Я снова опускаюсь на скамью и смотрю на площадь. Миели, держа спину абсолютно прямой, садится рядом, и со стороны видно, насколько ей неудобно. Сила тяжести явер причиняет ей боль, но она ни за что в этом не признается.

– Это не попытка побега, – говорю я. – Я признаю свой долг перед тобой. И все вокруг кажется мне таким знакомым – мы прибыли в нужное место. Но я не знаю, каким должен быть следующий шаг. Я не нашел никаких признаков этого Тибермениля, но это и неудивительно; между нами не один пласт тайн. – Я усмехаюсь. – Уверен, что прежний я развлекается, наблюдая за нами. Честно говоря, он может оказаться умнее нас обоих.

– Прежний ты, – говорит она, – угодил в тюрьму.

– Туше. – Я перекачиваю частицу времени из своих временных Часов (небольшой серебряный диск на прозрачном браслете; тонкая стрелка передвигается на миллиметр) в стоящий у скамьи фабрикатор. Аппарат выплевывает темные очки. Я протягиваю их Миели. – Вот. Попробуй.

– Зачем?

– Чтобы скрыть выражение Гулливера на своем лице. Ты не слишком подходишь этой планете.

Она хмурится, но медленно надевает очки. Они подчеркивают ее шрам.

– Знаешь, – говорит она, – сначала я собиралась законсервировать тебя на «Перхонен», чтобы самой отправиться сюда, собрать информацию об ощущениях и закачивать ее в твой мозг, пока к тебе не возвратится память. Но ты прав. Это место мне не нравится. Здесь слишком много шума, слишком много пространства, слишком много всего.

Она откидывается на спинку скамьи и подбирает ноги, принимая позу лотоса.

– Но у них теплое солнце.

И в этот момент я замечаю босоногого мальчишку примерно пяти марсианских лет, который машет мне рукой с противоположного края площади. И его лицо мне знакомо.

Знаешь, когда все закончится, я намерена его убить, сообщает Миели «Перхонен», улыбаясь вору.

Даже без предварительных мучений? Ты проявляешь признаки слабости.

Корабль остался на высокой орбите, и их нейтринная связь – тщательно скрытая от параноидальных технологических анализаторов Ублиетта – позволяет только поддерживать разговор.
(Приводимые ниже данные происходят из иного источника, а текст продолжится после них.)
[src/rtl/morra_torneo.sv]
// Tournament scorekeeper fed by the MorraCinese FSMD; 1-cycle registered outputs.
// Optional outcome history enabled by MORRA_STORICO_EN.
module morra_torneo
  import morra_pkg::*;
#(
  parameter int CNT_W = 4,
  parameter int MAN_W = 8
`ifdef MORRA_STORICO_EN
  , parameter int STORIA_DEPTH = 8
`endif
) (
  input  logic             clk,
  input  logic             rst,
  input  logic [1:0]       MANCHE,
  input  logic [1:0]       PARTITA,
  input  logic             NUOVO_TORNEO,
  input  logic [2:0]       OBIETTIVO,
  output logic [CNT_W-1:0] VITTORIE_G1,
  output logic [CNT_W-1:0] VITTORIE_G2,
  output logic [CNT_W-1:0] PAREGGI,
  output logic [MAN_W-1:0] MANCHE_TOT,
  output logic [1:0]       TORNEO,
  output logic             ATTIVO
`ifdef MORRA_STORICO_EN
  , output logic [2*STORIA_DEPTH-1:0] STORICO
`endif
);
  stato_torneo_t   stato;
  logic [2:0]      target;
  logic            prev_fine;
  logic            fine, conta;
  logic            inc_g1, inc_g2, inc_pa, inc_man;
  logic            hit_g1, hit_g2;
  logic [CNT_W-1:0] g1_next, g2_next;

  // A result held for several cycles is one partita; 00 in between re-arms detection.
  assign fine    = (PARTITA != NESSUNO) && !prev_fine;
  assign conta   = (stato == GIOCO) && fine && !NUOVO_TORNEO;
  assign inc_g1  = conta && (PARTITA == G1);
  assign inc_g2  = conta && (PARTITA == G2);
  assign inc_pa  = conta && (PARTITA == PARI);
  assign inc_man = (stato == GIOCO) && !NUOVO_TORNEO && (MANCHE != NESSUNO);

  assign g1_next = (VITTORIE_G1 == '1) ? VITTORIE_G1 : VITTORIE_G1 + CNT_W'(1);
  assign g2_next = (VITTORIE_G2 == '1) ? VITTORIE_G2 : VITTORIE_G2 + CNT_W'(1);
  assign hit_g1  = inc_g1 && (32'(g1_next) >= 32'(target));
  assign hit_g2  = inc_g2 && (32'(g2_next) >= 32'(target));

  morra_sat_cnt #(.W(CNT_W)) u_cnt_g1 (.clk(clk), .rst(rst), .clr(NUOVO_TORNEO), .inc(inc_g1),  .cnt(VITTORIE_G1));
  morra_sat_cnt #(.W(CNT_W)) u_cnt_g2 (.clk(clk), .rst(rst), .clr(NUOVO_TORNEO), .inc(inc_g2),  .cnt(VITTORIE_G2));
  morra_sat_cnt #(.W(CNT_W)) u_cnt_pa (.clk(clk), .rst(rst), .clr(NUOVO_TORNEO), .inc(inc_pa),  .cnt(PAREGGI));
  morra_sat_cnt #(.W(MAN_W)) u_cnt_mt (.clk(clk), .rst(rst), .clr(NUOVO_TORNEO), .inc(inc_man), .cnt(MANCHE_TOT));

  always_ff @(posedge clk) begin
    if (rst) begin
      stato     <= IDLE;
      TORNEO    <= NESSUNO;
      ATTIVO    <= 1'b0;
      target    <= 3'(TARGET_MIN);
      prev_fine <= 1'b0;
    end else begin
      prev_fine <= (PARTITA != NESSUNO);
      if (NUOVO_TORNEO) begin
        stato  <= GIOCO;
        ATTIVO <= 1'b1;
        TORNEO <= NESSUNO;
        target <= (OBIETTIVO == 3'd0) ? 3'(TARGET_MIN) : OBIETTIVO;
      end else if (hit_g1) begin
        stato  <= FINE;
        ATTIVO <= 1'b0;
        TORNEO <= G1;
      end else if (hit_g2) begin
        stato  <= FINE;
        ATTIVO <= 1'b0;
        TORNEO <= G2;
      end
    end
  end

`ifdef MORRA_STORICO_EN
  // Newest counted partita code enters at the bottom.
  always_ff @(posedge clk) begin
    if (rst || NUOVO_TORNEO)
      STORICO <= '0;
    else if (conta)
      STORICO <= {STORICO[2*STORIA_DEPTH-3:0], PARTITA};
  end
`endif
endmodule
Это еще один недостаток планеты, хотя и не такой скверный, как постоянная тяжесть и упрямое нежелание предметов зависать в воздухе, когда их выпускают из рук. Как ни стыдится она усовершенствований Соборности, произведенных в ее теле, приходится ими пользоваться.

Но скрытность – один из главных параметров миссии. Поэтому она носит оболочку временного гевулота, выданного им таможенниками в черных панцирях на станции Бинстока (запрещено импортировать нанотехнологии, ку-технологии, технологии Соборности; запрещено ввозить запоминающие устройства, способные хранить базовый разум, запрещено…), скрывает свой метамозг, скелет из ку-камня, виртуальное оружие и все остальное под камуфляжным обликом и страдает.

Есть что-нибудь новое из общественной экзопамяти? Или от таинственного осведомителя, который предпочитает не показываться?

Нет, отвечает «Перхонен». Гоголы занимаются этим, но материала слишком много. Пока нет никаких двойников ни Тибермениля, ни Фламбера. Я бы на твоем месте заставила этого парня усерднее зарабатывать свою свободу.

Миели вздыхает.

Я надеялась услышать что-то новое.

До сих пор единственным плюсом во всем этом деле был искусственный солнечный свет из яркой точки в небе, бывшей когда-то Фобосом. По крайней мере, мой венерианский загар быстро восстановится.

– Чтобы скрыть выражение Гулливера на своем лице, – повторяет вор.

Внезапно Миели перестает понимать, что происходит: в висках стучит невыносимое ощущение дежавю. Будь проклята эта биотическая связь, доверься Пеллегрини – и наверняка сойдешь с ума. В своем кото, еще на Оорте, она жила в ледяной пещере вместе с двумя дюжинами других людей, и жилое пространство, выдолбленное в комете, было не больше «Перхонен». Но там не было ничего похожего, никакого беспокойства по поводу чужих мыслей, передаваемых через канал квантовой связи, как сейчас. Бо́льшую часть она отфильтровывает, но время от времени какие-то мысли и чувства все же просачиваются в ее мозг.

Она качает головой.

– Ладно, – говорит она. – «Перхонен» подсказывает, что нам придется прибегнуть к старым методам. Будем продолжать идти, пока…

Она обращается к пустому месту. Вора нигде не видно. Миели снимает очки и разглядывает их, пытаясь обнаружить какое-то устройство, обеспечившее вору возможность ускользнуть. Но в очках нет ничего, кроме пластика.

«Перхонен»! Куда он подевался, черт побери?

Я не знаю. Биотическая связь имеется только у тебя. В голосе корабля ей чудится некоторое веселье.

– Витту. Перкеле. Саатана[15]. – Она ругается вслух. – Он за это заплатит.

Проходящая мимо пара с ребенком в белых костюмах Революционеров смотрит на нее с удивлением. Она неумело обращается мыслями к интерфейсу своего гостевого гевулота. Уединение. Непривычное ощущение скованности подсказывает, что вместо нее окружающие видят только метку-заполнение.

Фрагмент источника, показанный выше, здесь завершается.